The task - In the entries below, the lines from the one with "import collections" through the one with "if n in outputs" are to be copied exactly; both ends count.

[Dataset items]
● ● ● ● ●

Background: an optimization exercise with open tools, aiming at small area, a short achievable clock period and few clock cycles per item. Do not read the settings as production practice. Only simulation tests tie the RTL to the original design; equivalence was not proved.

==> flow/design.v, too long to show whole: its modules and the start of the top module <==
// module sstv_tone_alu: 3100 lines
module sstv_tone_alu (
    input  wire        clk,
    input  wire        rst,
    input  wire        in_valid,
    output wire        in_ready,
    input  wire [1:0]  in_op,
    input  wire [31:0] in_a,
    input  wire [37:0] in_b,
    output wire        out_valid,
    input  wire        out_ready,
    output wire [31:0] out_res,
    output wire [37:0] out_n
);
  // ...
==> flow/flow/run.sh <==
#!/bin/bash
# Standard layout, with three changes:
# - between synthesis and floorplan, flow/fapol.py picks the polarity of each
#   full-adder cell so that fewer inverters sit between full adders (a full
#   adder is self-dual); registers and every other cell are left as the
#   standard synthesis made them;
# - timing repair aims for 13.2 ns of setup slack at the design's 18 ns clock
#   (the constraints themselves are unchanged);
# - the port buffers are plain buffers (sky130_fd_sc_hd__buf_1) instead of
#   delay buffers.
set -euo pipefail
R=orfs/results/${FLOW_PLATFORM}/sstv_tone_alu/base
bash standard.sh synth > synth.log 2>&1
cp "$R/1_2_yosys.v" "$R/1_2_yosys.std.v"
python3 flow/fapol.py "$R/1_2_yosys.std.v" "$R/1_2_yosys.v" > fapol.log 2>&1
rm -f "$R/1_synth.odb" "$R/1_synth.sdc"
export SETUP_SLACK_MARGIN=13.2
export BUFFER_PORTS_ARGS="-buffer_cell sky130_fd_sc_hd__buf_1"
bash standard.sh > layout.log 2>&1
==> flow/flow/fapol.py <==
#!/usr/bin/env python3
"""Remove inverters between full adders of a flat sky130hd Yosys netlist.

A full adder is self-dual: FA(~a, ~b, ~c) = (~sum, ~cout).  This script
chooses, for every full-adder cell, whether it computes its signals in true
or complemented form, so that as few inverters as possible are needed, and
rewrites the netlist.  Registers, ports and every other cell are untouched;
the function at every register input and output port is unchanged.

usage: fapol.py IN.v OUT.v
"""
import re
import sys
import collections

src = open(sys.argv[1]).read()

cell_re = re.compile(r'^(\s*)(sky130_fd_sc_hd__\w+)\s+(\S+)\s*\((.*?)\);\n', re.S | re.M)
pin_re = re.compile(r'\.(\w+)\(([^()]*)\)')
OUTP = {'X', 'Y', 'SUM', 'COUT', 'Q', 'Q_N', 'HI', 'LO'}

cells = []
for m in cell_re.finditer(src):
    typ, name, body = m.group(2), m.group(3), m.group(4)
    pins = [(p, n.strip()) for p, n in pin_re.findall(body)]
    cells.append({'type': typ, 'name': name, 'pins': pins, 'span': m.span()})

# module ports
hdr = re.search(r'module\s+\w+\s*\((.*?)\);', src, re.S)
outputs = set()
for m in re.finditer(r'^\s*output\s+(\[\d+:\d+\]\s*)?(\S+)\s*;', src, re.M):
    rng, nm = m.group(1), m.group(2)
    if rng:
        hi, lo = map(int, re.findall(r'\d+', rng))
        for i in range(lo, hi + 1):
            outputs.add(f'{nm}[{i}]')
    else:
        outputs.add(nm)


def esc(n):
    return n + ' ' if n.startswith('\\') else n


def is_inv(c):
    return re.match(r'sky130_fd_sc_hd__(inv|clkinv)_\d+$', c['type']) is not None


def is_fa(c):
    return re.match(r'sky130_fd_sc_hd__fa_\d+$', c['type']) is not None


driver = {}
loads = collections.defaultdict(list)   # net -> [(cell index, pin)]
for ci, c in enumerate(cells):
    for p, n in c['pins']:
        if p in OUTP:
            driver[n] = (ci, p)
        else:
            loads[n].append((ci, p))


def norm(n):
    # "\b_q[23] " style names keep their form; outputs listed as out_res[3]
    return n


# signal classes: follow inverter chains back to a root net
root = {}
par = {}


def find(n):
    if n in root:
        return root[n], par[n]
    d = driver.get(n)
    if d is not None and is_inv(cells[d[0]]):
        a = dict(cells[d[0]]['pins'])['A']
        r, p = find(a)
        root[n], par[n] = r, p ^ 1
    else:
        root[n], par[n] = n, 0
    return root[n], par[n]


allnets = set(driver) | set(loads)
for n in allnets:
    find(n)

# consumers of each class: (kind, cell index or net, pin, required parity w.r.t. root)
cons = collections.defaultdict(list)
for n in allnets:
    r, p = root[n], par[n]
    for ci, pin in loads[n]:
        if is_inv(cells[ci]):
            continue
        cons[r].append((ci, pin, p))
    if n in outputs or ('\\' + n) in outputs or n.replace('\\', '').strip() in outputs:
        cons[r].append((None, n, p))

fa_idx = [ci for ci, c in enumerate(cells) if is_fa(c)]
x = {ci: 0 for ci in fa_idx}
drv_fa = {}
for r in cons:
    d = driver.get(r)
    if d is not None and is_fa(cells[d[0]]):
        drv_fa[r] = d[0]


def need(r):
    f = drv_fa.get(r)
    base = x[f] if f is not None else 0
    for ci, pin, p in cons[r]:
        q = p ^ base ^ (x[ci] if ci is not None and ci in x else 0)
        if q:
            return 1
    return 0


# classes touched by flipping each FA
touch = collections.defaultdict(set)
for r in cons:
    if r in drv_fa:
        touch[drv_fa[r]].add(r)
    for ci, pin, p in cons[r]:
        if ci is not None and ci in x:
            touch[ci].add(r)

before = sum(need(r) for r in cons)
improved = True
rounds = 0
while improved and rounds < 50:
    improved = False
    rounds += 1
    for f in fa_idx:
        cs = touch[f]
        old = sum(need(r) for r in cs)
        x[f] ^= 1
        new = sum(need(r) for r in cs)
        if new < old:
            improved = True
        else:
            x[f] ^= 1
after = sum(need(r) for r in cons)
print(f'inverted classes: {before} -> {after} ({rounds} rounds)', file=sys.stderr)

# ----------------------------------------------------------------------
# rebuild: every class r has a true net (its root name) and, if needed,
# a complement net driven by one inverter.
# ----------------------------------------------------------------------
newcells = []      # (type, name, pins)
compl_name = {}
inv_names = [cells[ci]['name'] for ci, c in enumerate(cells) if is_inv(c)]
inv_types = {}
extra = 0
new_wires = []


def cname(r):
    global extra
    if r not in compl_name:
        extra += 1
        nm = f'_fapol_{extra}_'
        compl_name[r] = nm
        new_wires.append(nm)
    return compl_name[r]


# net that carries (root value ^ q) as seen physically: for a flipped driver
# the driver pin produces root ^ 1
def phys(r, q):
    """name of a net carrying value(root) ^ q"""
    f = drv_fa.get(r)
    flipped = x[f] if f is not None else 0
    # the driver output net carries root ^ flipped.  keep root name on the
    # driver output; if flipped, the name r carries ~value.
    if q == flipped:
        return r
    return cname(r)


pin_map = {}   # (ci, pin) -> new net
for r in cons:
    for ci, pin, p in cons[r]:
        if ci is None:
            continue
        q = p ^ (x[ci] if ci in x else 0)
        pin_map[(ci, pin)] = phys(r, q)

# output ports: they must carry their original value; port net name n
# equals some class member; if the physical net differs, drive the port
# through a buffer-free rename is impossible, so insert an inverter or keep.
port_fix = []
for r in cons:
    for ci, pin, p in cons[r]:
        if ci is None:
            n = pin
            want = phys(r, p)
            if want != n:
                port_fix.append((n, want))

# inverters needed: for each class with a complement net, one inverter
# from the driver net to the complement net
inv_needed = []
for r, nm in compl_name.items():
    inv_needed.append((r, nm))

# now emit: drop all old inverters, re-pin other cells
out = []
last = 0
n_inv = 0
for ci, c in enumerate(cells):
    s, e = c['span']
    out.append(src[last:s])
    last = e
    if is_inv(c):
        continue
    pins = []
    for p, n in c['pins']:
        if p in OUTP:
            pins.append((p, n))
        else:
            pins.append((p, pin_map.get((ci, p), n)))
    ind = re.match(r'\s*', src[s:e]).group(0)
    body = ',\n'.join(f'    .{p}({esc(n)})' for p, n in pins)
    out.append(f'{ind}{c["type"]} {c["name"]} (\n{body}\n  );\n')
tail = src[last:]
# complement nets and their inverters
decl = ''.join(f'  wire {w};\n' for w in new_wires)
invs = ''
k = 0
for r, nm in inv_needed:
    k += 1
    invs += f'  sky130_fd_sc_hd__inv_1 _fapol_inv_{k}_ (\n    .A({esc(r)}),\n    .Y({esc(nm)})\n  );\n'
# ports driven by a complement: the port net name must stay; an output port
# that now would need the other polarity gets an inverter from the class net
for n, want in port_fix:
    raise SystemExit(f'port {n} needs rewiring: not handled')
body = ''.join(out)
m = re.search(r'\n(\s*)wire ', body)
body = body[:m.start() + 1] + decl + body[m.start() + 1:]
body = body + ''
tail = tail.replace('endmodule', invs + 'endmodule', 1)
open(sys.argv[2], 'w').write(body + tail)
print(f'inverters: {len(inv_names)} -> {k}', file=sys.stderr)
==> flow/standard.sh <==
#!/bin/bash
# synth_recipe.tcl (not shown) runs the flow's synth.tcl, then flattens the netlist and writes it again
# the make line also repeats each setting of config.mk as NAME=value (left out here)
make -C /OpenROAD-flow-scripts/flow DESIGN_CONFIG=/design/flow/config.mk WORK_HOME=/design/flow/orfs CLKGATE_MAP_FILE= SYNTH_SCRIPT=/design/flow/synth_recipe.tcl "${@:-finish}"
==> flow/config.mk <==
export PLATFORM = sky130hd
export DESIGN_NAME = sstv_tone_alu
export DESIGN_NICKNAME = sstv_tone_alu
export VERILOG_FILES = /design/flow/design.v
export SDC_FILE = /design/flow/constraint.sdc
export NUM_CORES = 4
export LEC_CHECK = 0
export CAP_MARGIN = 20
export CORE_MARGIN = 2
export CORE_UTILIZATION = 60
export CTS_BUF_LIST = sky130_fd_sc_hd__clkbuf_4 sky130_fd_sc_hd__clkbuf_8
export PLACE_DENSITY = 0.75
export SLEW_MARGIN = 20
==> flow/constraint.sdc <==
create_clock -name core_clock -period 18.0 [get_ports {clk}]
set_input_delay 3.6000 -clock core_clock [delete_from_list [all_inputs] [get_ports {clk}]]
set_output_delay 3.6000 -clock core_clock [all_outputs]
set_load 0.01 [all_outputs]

● ● ● ● ●

Solution for this task -
import collections

src = open(sys.argv[1]).read()

cell_re = re.compile(r'^(\s*)(sky130_fd_sc_hd__\w+)\s+(\S+)\s*\((.*?)\);\n', re.S | re.M)
pin_re = re.compile(r'\.(\w+)\(([^()]*)\)')
OUTP = {'X', 'Y', 'SUM', 'COUT', 'Q', 'Q_N', 'HI', 'LO'}

cells = []
for m in cell_re.finditer(src):
    typ, name, body = m.group(2), m.group(3), m.group(4)
    pins = [(p, n.strip()) for p, n in pin_re.findall(body)]
    cells.append({'type': typ, 'name': name, 'pins': pins, 'span': m.span()})

# module ports
hdr = re.search(r'module\s+\w+\s*\((.*?)\);', src, re.S)
outputs = set()
for m in re.finditer(r'^\s*output\s+(\[\d+:\d+\]\s*)?(\S+)\s*;', src, re.M):
    rng, nm = m.group(1), m.group(2)
    if rng:
        hi, lo = map(int, re.findall(r'\d+', rng))
        for i in range(lo, hi + 1):
            outputs.add(f'{nm}[{i}]')
    else:
        outputs.add(nm)


def esc(n):
    return n + ' ' if n.startswith('\\') else n


def is_inv(c):
    return re.match(r'sky130_fd_sc_hd__(inv|clkinv)_\d+$', c['type']) is not None


def is_fa(c):
    return re.match(r'sky130_fd_sc_hd__fa_\d+$', c['type']) is not None


driver = {}
loads = collections.defaultdict(list)   # net -> [(cell index, pin)]
for ci, c in enumerate(cells):
    for p, n in c['pins']:
        if p in OUTP:
            driver[n] = (ci, p)
        else:
            loads[n].append((ci, p))


def norm(n):
    # "\b_q[23] " style names keep their form; outputs listed as out_res[3]
    return n


# signal classes: follow inverter chains back to a root net
root = {}
par = {}


def find(n):
    if n in root:
        return root[n], par[n]
    d = driver.get(n)
    if d is not None and is_inv(cells[d[0]]):
        a = dict(cells[d[0]]['pins'])['A']
        r, p = find(a)
        root[n], par[n] = r, p ^ 1
    else:
        root[n], par[n] = n, 0
    return root[n], par[n]


allnets = set(driver) | set(loads)
for n in allnets:
    find(n)

# consumers of each class: (kind, cell index or net, pin, required parity w.r.t. root)
cons = collections.defaultdict(list)
for n in allnets:
    r, p = root[n], par[n]
    for ci, pin in loads[n]:
        if is_inv(cells[ci]):
            continue
        cons[r].append((ci, pin, p))
    if n in outputs or ('\\' + n) in outputs or n.replace('\\', '').strip() in outputs:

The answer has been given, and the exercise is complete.